If we map the attributes of a DM into table columns and we do NOT use the UCD to identify the DM attribute, then we need another tag of some sort for this purpose. This would be no problem in XML, but we would have the nuisance of carrying along an additional tag separate from the UCD. In VOTable this would give us NAME, ID, UCD, plus a new tag for the formal DM attribute assocation (conceivably ID could be used for this purpose but it already has other uses). In a representation such as FITS, (e.g., if we try to represent VO data in FITS), then it is harder. In this case one might want to use the comment field of a FITS keyword to contain something like a UCD: keyword = value / UCD. I am not saying we necessarily want to do this, but it is an example of representation flexibility and it would be good if our scheme could extend to this level.
If we DO use the UCD to carry this additional meaning, then the global UCD namespace could include both formal DM attribute names, and the more fundamental types used to associate different data elements as at present. UCDs would then provide a global naming index, with a single name (the UCD) being sufficient to carry all this meaning. Given the UCDs and an understanding of the associated DM (stored separately) we would then be able to recognize that different metadata elements (table columns in this case) are associated, define and use an XML schema to verify the integrity of the DM subset in these columns, use semantic relationships for inference, and so forth.

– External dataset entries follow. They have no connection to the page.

===== src/hdl/mvuPkg.sv =====
package mvuPkg;

	// Array shape
	localparam int unsigned PE = 2;	// Output rows per tile
	localparam int unsigned SIMD = 4;	// Activation lanes per tile

	// Element widths
	localparam int unsigned WEIGHT_WIDTH = 4;	// Signed weight
	localparam int unsigned ACTIVATION_WIDTH = 4;	// Unsigned activation
	localparam int unsigned ACCU_WIDTH = 16;	// Signed accumulator
	localparam int unsigned PROD_WIDTH = WEIGHT_WIDTH + ACTIVATION_WIDTH;
	localparam int unsigned SUM_WIDTH = PROD_WIDTH + $clog2(SIMD);	// One PE tile sum

	// Fold handling, also the weight memory depth
	localparam int unsigned MAX_FOLD = 8;
	localparam int unsigned FOLD_WIDTH = $clog2(MAX_FOLD);

	// Requantization
	localparam int unsigned OUT_WIDTH = 8;
	localparam int unsigned OUT_SHIFT = 2;
	localparam int unsigned OUT_MAX = (1 << OUT_WIDTH) - 1;	// Saturation ceiling
	localparam int unsigned LANE_WIDTH = (PE > 1) ? $clog2(PE) : 1;

	// Result buffer
	localparam int unsigned FIFO_DEPTH = 8;
	localparam int unsigned PTR_WIDTH = $clog2(FIFO_DEPTH);
	localparam int unsigned CNT_WIDTH = PTR_WIDTH + 1;	// Holds 0..FIFO_DEPTH
	localparam int unsigned HOLD_LEVEL = FIFO_DEPTH - 4;	// Leaves room for the pipeline

	// Flat bus widths
	localparam int unsigned WTILE_WIDTH = PE * SIMD * WEIGHT_WIDTH;
	localparam int unsigned ATILE_WIDTH = SIMD * ACTIVATION_WIDTH;
	localparam int unsigned RES_WIDTH = PE * ACCU_WIDTH;

	// Consumer FSM
	typedef enum logic {
		SER_IDLE,	// Waiting for a vector
		SER_SEND	// Emitting PE lanes
	} serState_t;

endpackage

===== src/hdl/mvuTop.sv =====
`timescale 1ns/1ns

module mvuTop (
	input  logic                           clk,
	input  logic                           rst,
	// Weight loading
	input  logic                           wWr,
	input  logic [mvuPkg::FOLD_WIDTH-1:0]  wAddr,
	input  logic [mvuPkg::WTILE_WIDTH-1:0] wData,
	// Configuration, stable while tiles flow
	input  logic [mvuPkg::FOLD_WIDTH-1:0]  foldCount,
	// Activation tiles
	input  logic                           aStrobe,
	input  logic [mvuPkg::ATILE_WIDTH-1:0] aData,
	input  logic                           aPad,
	// Requantized output, one lane per beat
	output logic                           outVld,
	output logic [mvuPkg::OUT_WIDTH-1:0]   outData,
	output logic [mvuPkg::LANE_WIDTH-1:0]  outLane,
	// Source must stop strobing while high
	output logic                           hold
);
	import mvuPkg::*;

	logic [FOLD_WIDTH-1:0]  rdAddr;
	logic [WTILE_WIDTH-1:0] rdData;
	logic [ATILE_WIDTH-1:0] a;
	logic                   last;
	logic                   zero;
	logic                   vld;
	logic [RES_WIDTH-1:0]   p;
	logic                   pop;
	logic [RES_WIDTH-1:0]   popData;
	logic                   empty;

	weightMem weightMem_i (
		.clk    (clk),
		.wWr    (wWr),
		.wAddr  (wAddr),
		.wData  (wData),
		.rdAddr (rdAddr),
		.rdData (rdData)
	);

	mvuSequencer mvuSequencer_i (
		.clk       (clk),
		.rst       (rst),
		.aStrobe   (aStrobe),
		.aData     (aData),
		.aPad      (aPad),
		.foldCount (foldCount),
		.rdAddr    (rdAddr),
		.a         (a),
		.last      (last),
		.zero      (zero)
	);

	// Weights come straight from the memory read register
	mvuCore mvuCore_i (
		.clk  (clk),
		.rst  (rst),
		.last (last),
		.zero (zero),
		.w    (rdData),
		.a    (a),
		.vld  (vld),
		.p    (p)
	);

	resultFifo resultFifo_i (
		.clk      (clk),
		.rst      (rst),
		.push     (vld),
		.pushData (p),
		.pop      (pop),
		.popData  (popData),
		.empty    (empty),
		.hold     (hold)
	);

	requantSerializer requantSerializer_i (
		.clk     (clk),
		.rst     (rst),
		.empty   (empty),
		.popData (popData),
		.pop     (pop),
		.outVld  (outVld),
		.outData (outData),
		.outLane (outLane)
	);

endmodule


===== src/hdl/requantSerializer.sv =====
`timescale 1ns/1ns

module requantSerializer (
	input  logic                           clk,
	input  logic                           rst,
	input  logic                           empty,
	input  logic [mvuPkg::RES_WIDTH-1:0]   popData,
	output logic                           pop,
	output logic                           outVld,
	output logic [mvuPkg::OUT_WIDTH-1:0]   outData,
	output logic [mvuPkg::LANE_WIDTH-1:0]  outLane	// PE index of outData
);
	import mvuPkg::*;

	serState_t               state;
	logic [LANE_WIDTH-1:0]   lane;	// Lane being sent
	logic                    lastLane;
	logic signed [ACCU_WIDTH-1:0] accSel;
	logic signed [ACCU_WIDTH-1:0] shifted;
	logic [OUT_WIDTH-1:0]    quant;

	assign lastLane = (lane == LANE_WIDTH'(PE - 1));

	// Fetch on idle, or early on the final lane so vectors go back to back
	assign pop = !empty && ((state == SER_IDLE) || lastLane);

	// ReLU, arithmetic shift, clamp to OUT_MAX
	always_comb begin
		accSel = $signed(popData[lane*ACCU_WIDTH +: ACCU_WIDTH]);
		shifted = (accSel < 0) ? '0 : (accSel >>> OUT_SHIFT);
		if (shifted > $signed(ACCU_WIDTH'(OUT_MAX)))
			quant = OUT_WIDTH'(OUT_MAX);
		else
			quant = OUT_WIDTH'(shifted);
	end

	always_ff @(posedge clk) begin
		if (rst) begin
			state <= SER_IDLE;
			lane <= '0;
			outVld <= 1'b0;
		end else begin
			outVld <= (state == SER_SEND);
			case (state)
				SER_IDLE: if (pop) state <= SER_SEND;	// Data lands next cycle
				SER_SEND: begin
					if (lastLane) begin
						lane <= '0;
						state <= pop ? SER_SEND : SER_IDLE;
					end else begin
						lane <= lane + 1'b1;
					end
				end
				default: state <= SER_IDLE;
			endcase
		end
	end

	// Lane payload
	always_ff @(posedge clk) begin
		outData <= quant;
		outLane <= lane;
	end

endmodule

In this case what we would do is use the UCD tag in a representation to convey the data model attribute name, uniquely identifying both the data model and the attribute of the data model. The formal definition of the DM would then define each attribute of the DM, ** giving for each attribute the UCD type of the attribute **. If this UCD type is elemental then we would have the desired interoperability, and the means to associate and compare similar data elements. UCDs would thus provide the metadata "glue" to link related concepts such as fundamental quantities and data models, making possible a uniform representation for both.
To summarize, UCDs or something like them can play a key role to structure and link fundamental metadata and data models. The issue has already come up in interfaces like SIA and IDHA. Can we come up with something which is sufficiently powerful and general to provide both types of representations?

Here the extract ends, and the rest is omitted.